Давно было замечено, что дикари считают нормальным делать подобные жертвоприношения своим столь же диким божкам, которых они изображают с огромными ртами и выпученными глазами, – заключил Диккенс, ободренный уверенностью в своей правоте.
Он уже вовсю расписался, работа близилась к завершению, в голове его звучала музыка. Злость на самого себя, на неспособность подняться над своими страстями была связана с тем разочарованием, которое доставили ему в жизни женщины – сначала его собственная мать, потом Мария Биднелл, потом жена и ночные литорины. Поэтому на какое-то мгновение он даже позавидовал сэру Джону, не обремененному женщинами там, куда он ушел.
Благородство этих джентльменов и их лидера, которое всем нам пример, попади мы в подобные обстоятельства, – продолжил Диккенс, – перевешивает тяжестью всей вселенной болтовню убогой горстки нецивилизованных людей, живущих в уюте и с такой постыдной легкостью рассуждающих про человеческую кровь и подкожный жир.
Он закольцевал текст как реквием – по канонам затихающей музыки, – сдержанно написав пару фраз о том, что мертвые достойны нашей защиты и бережного отношения к их памяти.
Господь знает, когда придет и его час, и он сам будет знать тоже. Это потом он разведет костер и сожжет все свои письма, на что у него уйдет почти целый день. Он создаст из своего имени мир с двойным дном, еще более причудливый, чем его собственные книги, и это будет самый закрученный из всех его сюжетов. Он свяжет друзей клятвой молчания. У него будет твердое поручительство, что они унесут все его тайны с собой в могилу.
И еще он заплатит огромную, убийственную цену за неспособность в итоге укротить свое большое неуемное сердце. И цена эта будет – его собственная душа.
Глава 5
Хранитель полагал, что визит вице-королевского инспектора начался очень даже неплохо. Аборигены высыпали на берег, чтобы поприветствовать прибывшего губернатора сэра Джона Франклина со своей свитой. Они прыгали и приплясывали, выражая радость бурными выкриками. Пусть это было не очень цивилизованно и лишено привычной английской чопорности, зато такое проявление эмоций возымело свой эффект. Внимание леди Джейн Франклин было приковано к девочке, танцующей корробори[13] в круге с другими детьми на сверкающем, словно кварц, белом песке. На шее ребенка висело длинное прекрасное ожерелье, а через правое плечо была перекинута большая белая шкура кенгуру. Девочка эта выделялась не благодаря своему экзотическому наряду, не потому, что она была совсем миниатюрной, и дело было даже не в ее огромных черных глазах. В ней чувствовался вызов, характер.

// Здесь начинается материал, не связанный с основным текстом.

## src/hdl/sormr_pkg.sv

```systemverilog
// Shared constants, types and helpers for the spiral-order matrix reader.
`default_nettype none
package sormr_pkg;

    localparam int MAX_DIM     = 8;
    localparam int DATA_W      = 32;
    localparam int DIM_W       = 4;
    localparam int IDX_W       = $clog2(MAX_DIM);
    localparam int STORE_DEPTH = MAX_DIM * MAX_DIM;
    localparam int ADDR_W      = $clog2(STORE_DEPTH);
    localparam int CNT_W       = ADDR_W + 1;

    // configuration register indexes
    localparam logic CFG_ROW_COUNT = 1'b0;
    localparam logic CFG_COL_COUNT = 1'b1;

    typedef enum logic {
        ST_IDLE,
        ST_EMIT
    } ctrl_state_t;

    typedef enum logic [1:0] {
        DIR_RIGHT,
        DIR_DOWN,
        DIR_LEFT,
        DIR_UP
    } walk_dir_t;

    typedef struct packed {
        logic load;       // store the incoming element
        logic emit_init;  // arm the spiral walker
        logic read_step;  // read one element and advance
    } sormr_cmd_t;

    typedef struct packed {
        logic fill_done;  // incoming element completes the matrix
        logic final_read; // walker sits on the last spiral position
    } sormr_status_t;

    // zero acts as one, anything above MAX_DIM acts as MAX_DIM
    function automatic logic [DIM_W-1:0] eff_dim(input logic [DIM_W-1:0] v);
        logic [DIM_W-1:0] d;
        if (v == '0)
            d = DIM_W'(1);
        else if (v > DIM_W'(MAX_DIM))
            d = DIM_W'(MAX_DIM);
        else
            d = v;
        return d;
    endfunction

endpackage
`default_nettype wire

```

## src/hdl/sormr_ram.sv

```systemverilog
// Generic single-write, single-read RAM with registered read data.
`default_nettype none
module sormr_ram #(
    parameter int WIDTH = 32,
    parameter int DEPTH = 64
) (
    input  wire logic                     clk,
    input  wire logic                     we,
    input  wire logic [$clog2(DEPTH)-1:0] waddr,
    input  wire logic [WIDTH-1:0]         wdata,
    input  wire logic                     re,
    input  wire logic [$clog2(DEPTH)-1:0] raddr,
    output logic      [WIDTH-1:0]         rdata
);

    logic [WIDTH-1:0] mem [DEPTH];
    logic [WIDTH-1:0] rdata_reg;

    always_ff @(posedge clk)
    begin
        if (we)
        begin
            mem[waddr] <= wdata;
        end
        if (re)
        begin
            rdata_reg <= mem[raddr];
        end
    end

    assign rdata = rdata_reg;

endmodule
`default_nettype wire

```

## src/hdl/sormr_ctrl.sv

```systemverilog
// Controller: load / emit sequencing state machine.
`default_nettype none
module sormr_ctrl
    import sormr_pkg::*;
(
    input  wire logic          clk,
    input  wire logic          rst_n,
    input  wire logic          start,
    input  wire sormr_status_t status,
    output sormr_cmd_t         cmd,
    output logic               busy
);

    ctrl_state_t state_reg;
    ctrl_state_t state_next;

    always_ff @(posedge clk or negedge rst_n)
    begin
        if (!rst_n)
            state_reg <= ST_IDLE;
        else
            state_reg <= state_next;
    end

    always_comb
    begin
        state_next = state_reg;
        cmd        = '0;
        busy       = 1'b0;
        unique case (state_reg)
            ST_IDLE:
            begin
                if (start)
                begin
                    cmd.load = 1'b1;
                    if (status.fill_done)
                    begin
                        cmd.emit_init = 1'b1;
                        state_next    = ST_EMIT;
                    end
                end
            end
            ST_EMIT:
            begin
                busy          = 1'b1;
                cmd.read_step = 1'b1;
                if (status.final_read)
                    state_next = ST_IDLE;
            end
            default:
            begin
                state_next = ST_IDLE;
            end
        endcase
    end

endmodule
`default_nettype wire

```

## src/hdl/sormr_dp.sv

```systemverilog
// Datapath: config registers, load counter, element store and spiral walker.
`default_nettype none
module sormr_dp
    import sormr_pkg::*;
(
    input  wire logic                clk,
    input  wire logic                rst_n,
    input  wire logic                cfg_write,
    input  wire logic                cfg_index,
    input  wire logic [DIM_W-1:0]    cfg_data,
    input  wire logic [DATA_W-1:0]   element_value,
    input  wire sormr_cmd_t          cmd,
    output sormr_status_t            status,
    output logic                     out_valid,
    output logic signed [DATA_W-1:0] out_value,
    output logic                     is_last
);

    logic [DIM_W-1:0] row_count_reg;
    logic [DIM_W-1:0] col_count_reg;
    logic [DIM_W-1:0] rows;
    logic [DIM_W-1:0] cols;
    logic [CNT_W-1:0] total;

    logic [CNT_W-1:0] load_cnt_reg;
    logic [CNT_W-1:0] load_cnt_next;
    logic [CNT_W-1:0] load_cnt_inc;

    logic [IDX_W-1:0] r_reg, c_reg, top_reg, bottom_reg, left_reg, right_reg;
    logic [IDX_W-1:0] r_next, c_next, top_next, bottom_next, left_next, right_next;
    walk_dir_t        dir_reg, dir_next;
    logic [ADDR_W-1:0] k_reg, k_next;

    logic [CNT_W-1:0]  lin_addr;
    logic              rd_valid_reg;
    logic              last_reg;
    logic [DATA_W-1:0] rdata;

    assign rows  = eff_dim(row_count_reg);
    assign cols  = eff_dim(col_count_reg);
    assign total = CNT_W'(rows) * CNT_W'(cols);

    // configuration
    always_ff @(posedge clk or negedge rst_n)
    begin
        if (!rst_n)
        begin
            row_count_reg <= DIM_W'(1);
            col_count_reg <= DIM_W'(1);
        end
        else if (cfg_write)
        begin
            if (cfg_index == CFG_ROW_COUNT)
                row_count_reg <= cfg_data;
            else
                col_count_reg <= cfg_data;
        end
    end

    // load counter
    assign load_cnt_inc     = load_cnt_reg + CNT_W'(1);
    assign status.fill_done = (load_cnt_inc >= total);

    always_comb
    begin
        load_cnt_next = load_cnt_reg;
        if (cmd.load)
            load_cnt_next = status.fill_done ? '0 : load_cnt_inc;
    end

    always_ff @(posedge clk or negedge rst_n)
    begin
        if (!rst_n)
            load_cnt_reg <= '0;
        else
            load_cnt_reg <= load_cnt_next;
    end

    // spiral walker: move along the current edge, turn and shrink the ring
    // at its corner; the element count ends the walk
    assign status.final_read = ({1'b0, k_reg} == (total - CNT_W'(1)));

    always_comb
    begin
        r_next      = r_reg;
        c_next      = c_reg;
        top_next    = top_reg;
        bottom_next = bottom_reg;
        left_next   = left_reg;
        right_next  = right_reg;
        dir_next    = dir_reg;
        k_next      = k_reg;
        if (cmd.emit_init)
        begin
            r_next      = '0;
            c_next      = '0;
            top_next    = '0;
            left_next   = '0;
            bottom_next = IDX_W'(rows - DIM_W'(1));
            right_next  = IDX_W'(cols - DIM_W'(1));
            dir_next    = DIR_RIGHT;
            k_next      = '0;
        end
        else if (cmd.read_step)
        begin
            k_next = k_reg + ADDR_W'(1);
            unique case (dir_reg)
                DIR_RIGHT:
                begin
                    if (c_reg == right_reg)
                    begin
                        top_next = top_reg + IDX_W'(1);
                        r_next   = r_reg + IDX_W'(1);
                        dir_next = DIR_DOWN;
                    end
                    else
                        c_next = c_reg + IDX_W'(1);
                end
                DIR_DOWN:
                begin
                    if (r_reg == bottom_reg)
                    begin
                        right_next = right_reg - IDX_W'(1);
                        c_next     = c_reg - IDX_W'(1);
                        dir_next   = DIR_LEFT;
                    end
                    else
                        r_next = r_reg + IDX_W'(1);
                end
                DIR_LEFT:
                begin
                    if (c_reg == left_reg)
                    begin
                        bottom_next = bottom_reg - IDX_W'(1);
                        r_next      = r_reg - IDX_W'(1);
                        dir_next    = DIR_UP;
                    end
                    else
                        c_next = c_reg - IDX_W'(1);
                end
                DIR_UP:
                begin
                    if (r_reg == top_reg)
                    begin
                        left_next = left_reg + IDX_W'(1);
                        c_next    = c_reg + IDX_W'(1);
                        dir_next  = DIR_RIGHT;
                    end
                    else
                        r_next = r_reg - IDX_W'(1);
                end
                default:
                begin
                    dir_next = DIR_RIGHT;
                end
            endcase
        end
    end

    always_ff @(posedge clk or negedge rst_n)
    begin
        if (!rst_n)
        begin
            dir_reg      <= DIR_RIGHT;
            k_reg        <= '0;
            rd_valid_reg <= 1'b0;
            last_reg     <= 1'b0;
        end
        else
        begin
            dir_reg      <= dir_next;
            k_reg        <= k_next;
            rd_valid_reg <= cmd.read_step;
            last_reg     <= cmd.read_step & status.final_read;
        end
    end

    always_ff @(posedge clk)
    begin
        r_reg      <= r_next;
        c_reg      <= c_next;
        top_reg    <= top_next;
        bottom_reg <= bottom_next;
        left_reg   <= left_next;
        right_reg  <= right_next;
    end

    // row-major address r * cols + c, always below the store depth
    assign lin_addr = CNT_W'(r_reg) * CNT_W'(cols) + CNT_W'(c_reg);

    sormr_ram #(
        .WIDTH (DATA_W),
        .DEPTH (STORE_DEPTH)
    ) u_store (
        .clk   (clk),
        .we    (cmd.load),
        .waddr (load_cnt_reg[ADDR_W-1:0]),
        .wdata (element_value),
        .re    (cmd.read_step),
        .raddr (lin_addr[ADDR_W-1:0]),
        .rdata (rdata)
    );

    assign out_valid = rd_valid_reg;
    assign out_value = rdata;
    assign is_last   = last_reg;

endmodule
`default_nettype wire

```

## src/hdl/spiral_order_matrix_reader_unit.sv

```systemverilog
// Top level of the spiral-order matrix reader.
// Load: one element per cycle while busy is low; a start that does not complete
//   the matrix produces no result.
// Emit: the completing transfer raises busy, one store read per cycle on the single
//   RAM read port while busy is high; results follow from the registered read, one
//   per cycle, the last flagged by is_last.
// After the completing transfer, no start is taken until busy falls.
// Reset (rst_n, async low): idle, load count zero, both dimensions one;
//   store contents undefined. The receiver cannot stall results.
`default_nettype none
module spiral_order_matrix_reader_unit
    import sormr_pkg::*;
(
    input  wire logic                     clk,
    input  wire logic                     rst_n,
    // configuration write port
    input  wire logic                     cfg_write,
    input  wire logic                     cfg_index,
    input  wire logic [DIM_W-1:0]         cfg_data,
    // command side: transfer when start is high and busy is low
    input  wire logic                     start,
    output logic                          busy,
    input  wire logic signed [DATA_W-1:0] element_value,
    // result side: one transfer per cycle that out_valid is high
    output logic                          out_valid,
    output logic signed [DATA_W-1:0]      out_value,
    output logic                          is_last
);

    sormr_cmd_t    cmd;
    sormr_status_t status;

    // sequencing: idle/load, then one spiral read per cycle
    sormr_ctrl u_ctrl (
        .clk    (clk),
        .rst_n  (rst_n),
        .start  (start),
        .status (status),
        .cmd    (cmd),
        .busy   (busy)
    );

    // storage, counters and the ring-shrinking address walker
    sormr_dp u_dp (
        .clk           (clk),
        .rst_n         (rst_n),
        .cfg_write     (cfg_write),
        .cfg_index     (cfg_index),
        .cfg_data      (cfg_data),
        .element_value (element_value),
        .cmd           (cmd),
        .status        (status),
        .out_valid     (out_valid),
        .out_value     (out_value),
        .is_last       (is_last)
    );

endmodule
`default_nettype wire

```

Леди Джейн не могла иметь детей. Своим друзьям, если они очень уж приставали, она говорила, что никогда этим не тяготилась и так даже легче. Это было неправдой, но со временем любая уклончивость порождает свою правду. И леди Джейн начала избегать детей. С возрастом, а сейчас ей было уже сорок семь, все это переросло в беспокойство. В детях она видела то, чего недоставало ей самой, и сердце ее сжималось от ужаса. Словно чем больше было детей, тем меньше становилось ее самой. Словно ее умирание было связано с тем, что они существуют.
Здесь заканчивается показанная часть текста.